You might think, rest? You can do rests. I'm doing a rest right now.
Well, that may be true, but I'm going to get a little bit metaphysical with you just for a moment.
You know, Carlos Castaneda in some of his writings talked about when you're looking at a tree, for example, you learn to tune out the space between the leaves and just focus on the leaves as if the space between the leaves are not anything, it's just nothing.
But think about this, if there was no space between the leaves, you couldn't identify the leaves. It's the only thing that gives anything you look at definition is the space between things.
In the universe, you have matter and energy and the space between things. If there was no space, you would not be able to discern any matter because it would be just a whole conglomerate of mass and there would be nothing because if everything was mass, how could you have anything? Okay, that's kind of a heady subject, but rests in music are vitally important. How can you have sound if you don't have silence for the sound so that you can have the yin yang, the balance between what is and what isn't, life and death, black and white, good and evil. This duality of reality is prevalent in music and rests make it possible to have music without rest you wouldn't have notes, you wouldn't have sound. I want to demonstrate this with the beginning of the Pathetique Sonata and listen how important, how vitally important the rests are in the beginning of the Pathetique Sonata of Beethoven.
What would that be without the rest? Yes, I can't even imagine and in advance of this video I didn't try it so I'm going to try it now without the rest. See what the heck this would sound like.
There's nothing there. It's the drama of waiting in anticipation for what's coming next that gives the power that makes the music compelling.
Listen to a great jazz artist and it's the time between the notes where they're formulating their ideas much like a conversation.
There's nothing worse than getting stuck with somebody let's say at a social event and a person who talks non -stop. You find yourself tuning out. You can't even concentrate on what they're saying.
It's only the time between the sentences and the thoughts that gives you a chance to assimilate the information and so it is with music.
Take the rests for their full value. It's the mark of a great musician and nothing irks me more than when I hear accomplished concert pianists not holding the rests long enough.
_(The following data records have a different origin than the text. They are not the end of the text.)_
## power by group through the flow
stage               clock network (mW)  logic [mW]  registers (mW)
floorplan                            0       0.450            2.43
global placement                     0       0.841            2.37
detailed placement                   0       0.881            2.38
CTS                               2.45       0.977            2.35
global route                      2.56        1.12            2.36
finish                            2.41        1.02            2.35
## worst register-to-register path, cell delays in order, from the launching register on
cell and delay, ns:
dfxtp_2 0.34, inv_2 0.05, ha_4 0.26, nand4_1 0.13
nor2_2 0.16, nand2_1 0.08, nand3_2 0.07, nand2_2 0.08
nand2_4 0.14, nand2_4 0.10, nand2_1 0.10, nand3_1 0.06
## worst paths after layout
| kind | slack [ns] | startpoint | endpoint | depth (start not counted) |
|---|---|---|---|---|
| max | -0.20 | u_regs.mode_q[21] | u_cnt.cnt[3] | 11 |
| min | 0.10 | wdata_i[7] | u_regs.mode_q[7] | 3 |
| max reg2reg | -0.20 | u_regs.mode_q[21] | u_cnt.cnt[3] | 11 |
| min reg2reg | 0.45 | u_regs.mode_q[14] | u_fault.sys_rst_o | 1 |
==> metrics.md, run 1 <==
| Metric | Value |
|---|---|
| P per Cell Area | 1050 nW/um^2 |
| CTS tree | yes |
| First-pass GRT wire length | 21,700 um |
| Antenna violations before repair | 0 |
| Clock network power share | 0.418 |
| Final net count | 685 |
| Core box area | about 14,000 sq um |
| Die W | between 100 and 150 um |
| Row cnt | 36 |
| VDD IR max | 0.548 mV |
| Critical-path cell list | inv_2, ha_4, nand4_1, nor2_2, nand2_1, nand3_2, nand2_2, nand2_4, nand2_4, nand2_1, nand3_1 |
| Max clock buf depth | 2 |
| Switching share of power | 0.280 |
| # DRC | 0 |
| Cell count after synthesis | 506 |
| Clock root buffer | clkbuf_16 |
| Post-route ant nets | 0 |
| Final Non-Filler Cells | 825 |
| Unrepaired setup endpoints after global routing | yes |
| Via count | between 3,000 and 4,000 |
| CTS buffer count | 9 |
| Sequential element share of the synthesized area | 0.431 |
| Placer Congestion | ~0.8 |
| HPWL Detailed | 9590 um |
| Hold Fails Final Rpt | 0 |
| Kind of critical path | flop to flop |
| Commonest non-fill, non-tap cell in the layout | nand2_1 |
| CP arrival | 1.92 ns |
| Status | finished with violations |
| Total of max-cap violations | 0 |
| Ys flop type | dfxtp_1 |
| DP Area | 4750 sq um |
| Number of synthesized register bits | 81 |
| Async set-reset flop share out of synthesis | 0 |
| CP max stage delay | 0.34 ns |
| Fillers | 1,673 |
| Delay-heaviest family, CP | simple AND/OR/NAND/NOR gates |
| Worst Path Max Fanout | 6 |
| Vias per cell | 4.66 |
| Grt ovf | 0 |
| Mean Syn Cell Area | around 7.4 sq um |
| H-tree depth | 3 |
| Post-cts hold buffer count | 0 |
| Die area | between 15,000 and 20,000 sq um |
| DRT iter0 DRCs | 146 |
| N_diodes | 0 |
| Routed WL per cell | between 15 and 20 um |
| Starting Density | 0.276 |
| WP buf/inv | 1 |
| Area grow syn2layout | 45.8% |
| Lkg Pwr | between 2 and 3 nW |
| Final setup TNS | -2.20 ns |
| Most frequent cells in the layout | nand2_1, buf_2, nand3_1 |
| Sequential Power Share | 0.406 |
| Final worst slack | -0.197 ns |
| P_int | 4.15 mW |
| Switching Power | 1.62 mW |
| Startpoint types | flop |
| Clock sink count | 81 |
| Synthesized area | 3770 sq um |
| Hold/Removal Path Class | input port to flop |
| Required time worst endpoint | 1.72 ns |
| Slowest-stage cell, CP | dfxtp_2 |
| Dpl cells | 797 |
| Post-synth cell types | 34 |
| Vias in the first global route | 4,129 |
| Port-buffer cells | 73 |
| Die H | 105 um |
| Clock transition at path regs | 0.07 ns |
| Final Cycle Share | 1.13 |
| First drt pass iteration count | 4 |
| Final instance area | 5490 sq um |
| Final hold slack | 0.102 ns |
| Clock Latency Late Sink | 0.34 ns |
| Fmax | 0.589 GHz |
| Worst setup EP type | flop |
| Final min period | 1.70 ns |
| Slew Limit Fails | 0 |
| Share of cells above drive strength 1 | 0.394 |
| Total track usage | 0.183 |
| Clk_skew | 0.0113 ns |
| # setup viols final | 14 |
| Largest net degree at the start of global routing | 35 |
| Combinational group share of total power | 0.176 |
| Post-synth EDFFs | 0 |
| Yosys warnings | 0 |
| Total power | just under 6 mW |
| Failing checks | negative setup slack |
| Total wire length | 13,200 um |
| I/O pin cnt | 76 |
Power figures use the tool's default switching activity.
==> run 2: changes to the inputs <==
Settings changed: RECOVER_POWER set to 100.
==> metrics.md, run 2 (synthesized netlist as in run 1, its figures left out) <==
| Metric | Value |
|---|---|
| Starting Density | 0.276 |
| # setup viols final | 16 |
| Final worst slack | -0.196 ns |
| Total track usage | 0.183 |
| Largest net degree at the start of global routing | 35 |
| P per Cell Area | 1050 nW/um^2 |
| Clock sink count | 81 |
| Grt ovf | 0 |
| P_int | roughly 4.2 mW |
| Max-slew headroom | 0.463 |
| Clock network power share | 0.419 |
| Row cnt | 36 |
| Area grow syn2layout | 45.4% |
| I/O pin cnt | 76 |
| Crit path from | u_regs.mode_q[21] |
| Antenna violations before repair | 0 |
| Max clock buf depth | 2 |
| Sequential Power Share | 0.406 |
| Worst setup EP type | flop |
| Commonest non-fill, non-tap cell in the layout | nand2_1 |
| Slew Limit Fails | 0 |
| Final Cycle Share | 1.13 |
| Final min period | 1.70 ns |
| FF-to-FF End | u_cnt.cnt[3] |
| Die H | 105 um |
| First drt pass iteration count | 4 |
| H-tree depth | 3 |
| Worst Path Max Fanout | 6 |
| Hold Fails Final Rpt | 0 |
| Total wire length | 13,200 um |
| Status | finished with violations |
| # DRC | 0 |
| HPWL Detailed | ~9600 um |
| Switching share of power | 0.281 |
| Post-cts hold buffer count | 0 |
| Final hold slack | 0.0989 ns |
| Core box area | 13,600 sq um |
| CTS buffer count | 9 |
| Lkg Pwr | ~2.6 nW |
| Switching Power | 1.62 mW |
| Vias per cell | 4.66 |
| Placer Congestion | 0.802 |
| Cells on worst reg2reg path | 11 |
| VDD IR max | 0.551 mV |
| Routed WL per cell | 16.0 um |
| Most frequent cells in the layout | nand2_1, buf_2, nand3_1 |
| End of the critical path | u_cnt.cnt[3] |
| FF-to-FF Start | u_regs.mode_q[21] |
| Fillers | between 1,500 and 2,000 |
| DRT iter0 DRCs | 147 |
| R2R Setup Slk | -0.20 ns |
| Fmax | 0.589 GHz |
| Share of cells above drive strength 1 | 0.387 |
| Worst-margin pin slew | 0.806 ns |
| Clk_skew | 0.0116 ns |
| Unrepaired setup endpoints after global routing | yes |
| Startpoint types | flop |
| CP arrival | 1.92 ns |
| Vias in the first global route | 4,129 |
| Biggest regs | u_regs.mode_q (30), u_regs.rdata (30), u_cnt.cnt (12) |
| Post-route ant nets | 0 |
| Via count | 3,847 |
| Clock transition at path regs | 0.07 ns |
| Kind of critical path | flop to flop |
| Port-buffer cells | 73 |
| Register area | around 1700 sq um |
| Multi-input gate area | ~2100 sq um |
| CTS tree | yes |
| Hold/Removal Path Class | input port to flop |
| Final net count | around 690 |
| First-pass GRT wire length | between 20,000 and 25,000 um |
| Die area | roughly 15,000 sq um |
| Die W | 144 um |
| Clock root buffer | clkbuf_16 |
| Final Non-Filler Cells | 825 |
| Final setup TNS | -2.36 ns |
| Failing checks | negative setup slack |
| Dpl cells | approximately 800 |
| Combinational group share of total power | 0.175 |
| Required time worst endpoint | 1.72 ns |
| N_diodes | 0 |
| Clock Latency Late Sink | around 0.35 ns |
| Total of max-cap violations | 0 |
It drives me nuts because it loses the character of the music.
So remember rests are just as important as notes. You can't have the notes without the rests. Consider the time between the notes just as important as the notes themselves.
Alright, I hope this is important to you and helpful. Count your rests. It's easy to rush your counting when your counting rests. When nothing's going on it's easy to speed up your counting. So deliberately slow down your counting to compensate for your natural tendencies and check your metronome to make sure you haven't overcompensated.
Thanks again for joining me Robert Estrin here at LivingPianos.com with thousands of videos and articles and more to come. Lots of great content for you.
So I'll see you next time here at LivingPianos .com, your online piano resource.
In addition to the rests explicitly marked in a score, there are gaps between each note in a melody (unless it is very legato). The importance of these frequent tiny gaps is brought out when when using a computer program (eg, Sibelius, Finale, etc) to listen to an arrangement (piano or other) in playback. Quite small changes in the default gap setting (without going to the 'extreme' of staccato) seem to make a disproportionately large difference to the nature of the audible result. This effect is naturally much more difficult to assess (by deliberate control and measurement) in a live performance, though it is obviously something that a live performer is constantly adjusting, probably without realising it.